Fast & Furious: One More Example of How Obama Is Exactly the Guy His Critics Said He Was
The Barack Obama sold to us in 2008 would have cared about how something like Fast and Furious happened on his watch. The fact that Obama invoked executive privilege to protect his guys at the Department of Justice is just one more big red flashing-neon sign that when he said things like, “Make no mistake, we need to end an era in Washington where accountability’s been absent, oversight has been overlooked,” it was . . . well, just words. (That was on October 1, 2008.)
I’m one of those guys who thought that during the whole replaced-U.S.-Attorneys brouhaha in late 2006, the president ought to at least give a reason for replacing a U.S. Attorney. The attorney, Congress, and the public don’t have to like the reason, but considering the power and responsibility for those offices, the president ought to at least explain why a head federal prosecutor is being replaced, a process that presumably temporarily scrambles cases, investigations, and prosecutions.
Anyway, if you think Bush using his Constitutional authority to replace U.S. Attorneys is a giant scandal, but shrug your shoulders at the federal government sending guns to Mexico, where drug cartels use them to kill a U.S. Border Patrol agent, then you are a hopeless partisan hack who is literally willing to overlook murder to advance your political agenda.
This weekend, our Michael Walsh took to the pages of the New York Post to lay out what we know about Fast & Furious, and what we need to know. A key point:
By embracing his doomed attorney general, Obama has now forfeited plausible deniability and tied Fast and Furious directly to the White House, a decision he’s likely to regret — especially since he continues to assert that nobody in the West Wing were aware of the operation. Indeed, back in March 2011, Obama claimed he’d first learned of Fast and Furious “on the news” and said that Holder knew nothing.
Yeah, right. A document dump in early December last year proved conclusively that Holder’s chain-of-command subordinates knew all about it. Indeed, that knowledge now lies at the center of the contempt citation and Obama’s executive privilege claim — and of the mystery: how high does this go?
Holder got slapped with a contempt charge by the House Oversight Committee owing to his refusal to turn over a tranche of subpoenaed documents relating to the now-notorious letter of Feb. 4, 2011, in which Justice categorically denied any knowledge of, or involvement with, Fast and Furious. This despite hair-raising whistleblower stories from brave ATF agents describing their feelings of helplessness as batches of weapons were transferred from the US to Mexico right under their noses — and being ordered not to interfere.

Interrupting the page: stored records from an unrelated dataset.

<file path="src/rtl/tx_report_mux.sv">
// tx_report_mux: merges FIFO-buffered echo bytes and atomic "\r"+8-hex-digit reports onto one tx port.
module tx_report_mux #(
  parameter int FIFO_AW = 4,
  parameter int REPEAT_CYCLES = 100000000
) (
  input  logic               clk,
  input  logic               rst,
  input  logic [7:0]         echo_data,
  input  logic               echo_valid,
  input  logic [31:0]        report_value,
  input  logic               report_valid,
  input  logic               tx_busy,
  output logic [7:0]         tx_data,
  output logic               new_tx_data,
  output logic               busy,
  output logic               echo_overflow,
  output logic [FIFO_AW:0]   fifo_count
);
  localparam logic IDLE = 1'b0;
  localparam logic REPORT = 1'b1;
  localparam logic [31:0] RELOAD = 32'(REPEAT_CYCLES - 1);
  logic [7:0] mem [2**FIFO_AW];
  logic [FIFO_AW-1:0] wr_ptr, rd_ptr;
  logic [FIFO_AW:0] count;
  logic state, pending;
  logic [31:0] pend_val, shift, timer;
  logic [3:0] digits;
  logic slot, push, pop, req, start, dig;
  logic [7:0] hex;
  always_comb begin
    slot = !tx_busy && !new_tx_data;
    push = echo_valid && !count[FIFO_AW];
    req = report_valid || (REPEAT_CYCLES > 0 && timer == 32'd0);
    start = state == IDLE && slot && pending;
    pop = state == IDLE && slot && !pending && count != '0;
    dig = state == REPORT && slot;
    hex = shift[31:28] < 4'd10 ? 8'h30 + {4'h0, shift[31:28]} : 8'h57 + {4'h0, shift[31:28]};
  end
  always_ff @(posedge clk)
    if (push) mem[wr_ptr] <= echo_data;
  always_ff @(posedge clk) begin
    if (rst) begin
      tx_data <= 8'h00;
      new_tx_data <= 1'b0;
      echo_overflow <= 1'b0;
      wr_ptr <= '0;
      rd_ptr <= '0;
      count <= '0;
      state <= IDLE;
      pending <= 1'b0;
      pend_val <= 32'd0;
      shift <= 32'd0;
      digits <= 4'd0;
      timer <= RELOAD;
    end else begin
      timer <= req ? RELOAD : timer - 32'd1;
      if (req) pend_val <= report_value;
      // a request in the start cycle keeps pending set for the next report
      pending <= req || (pending && !start);
      if (push) wr_ptr <= wr_ptr + FIFO_AW'(1);
      if (pop) rd_ptr <= rd_ptr + FIFO_AW'(1);
      count <= count + (FIFO_AW+1)'(push) - (FIFO_AW+1)'(pop);
      if (echo_valid && count[FIFO_AW]) echo_overflow <= 1'b1;
      new_tx_data <= start || dig || pop;
      if (start) tx_data <= 8'h0D;
      else if (dig) tx_data <= hex;
      else if (pop) tx_data <= mem[rd_ptr];
      if (start) begin
        shift <= pend_val;
        digits <= 4'd8;
        state <= REPORT;
      end else if (dig) begin
        shift <= shift << 4;
        digits <= digits - 4'd1;
        if (digits == 4'd1) state <= IDLE;
      end
    end
  end
  assign busy = state == REPORT;
  assign fifo_count = count;
endmodule

</file>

But that letter, by assistant attorney general Ronald Weich — who conveniently announced his sudden retirement earlier this month — was “withdrawn” last December. “Facts have come to light during the course of this investigation that indicate the Feb. 4 letter contains inaccuracies,” wrote a Justice bigwig, wiping the egg from his face.
Obama’s executive privilege declaration covers the documents that directly pertain to the aftermath of the Feb. 4 letter, as Justice internally debated — according to Holder — “how to respond to congressional and related media inquiries into that operation.”
How to deal with potential perjury or obstruction charges is more like it.
Meanwhile, on the Sunday shows . . .
A letter sent to President Barack Obama will outline why his invocation of executive privilege over documents sought by lawmakers investigating the botched Fast and Furious gun-running sting is either “overbroad, or simply wrong,” House Oversight Committee chairman Darrell Issa said Sunday.
The letter will be sent later Sunday or Monday, Issa, R-California, told ABC’s “This Week.” The oversight committee voted Wednesday to refer a potential contempt citation against Attorney General Eric Holder to the full House, which is set to vote this week.
“We’re past that part of the discovery, relative to contempt,” Issa said. “We know that there’s a lot of wrong things and we want to fix it. What we’re talking about now, when we get lied to, when the American people get lied to, there can’t be oversight when there’s lying.
“The Supreme Court held pretty clearly there cannot be executive privilege over a criminal cover-up,” he said. ” . . . Lying to Congress is a crime. We have every right to see documents to say, ‘Did you know?’ ‘What did you know?’ including even the president.”
However, he added, “If we get documents that do show, cast some doubt, or allow us to understand this, we’ll at least delay contempt and continue the process. We only broke off negotiations when we got a flat refusal when we asked to get information needed for our investigation.”
If the documents say what Holder claims they say, “we might dismiss contempt,” he said.
Gee, if Holder is telling the truth, that would seem to be a strong motivation to disclose the withheld documents, huh? Send the document to Issa and the committee, it checks out, the contempt charge goes away . . . Is the administration really going to tell us that Holder is taking the contempt charge out of principle? That he is sitting on evidence that verifies what he says, enhances his credibility, and defends the good name of him, his staff and the administration, and that he won’t reveal it out of dedication to the legally iffy notion of “deliberative process privilege”?
Or is it just that Holder is lying? Again?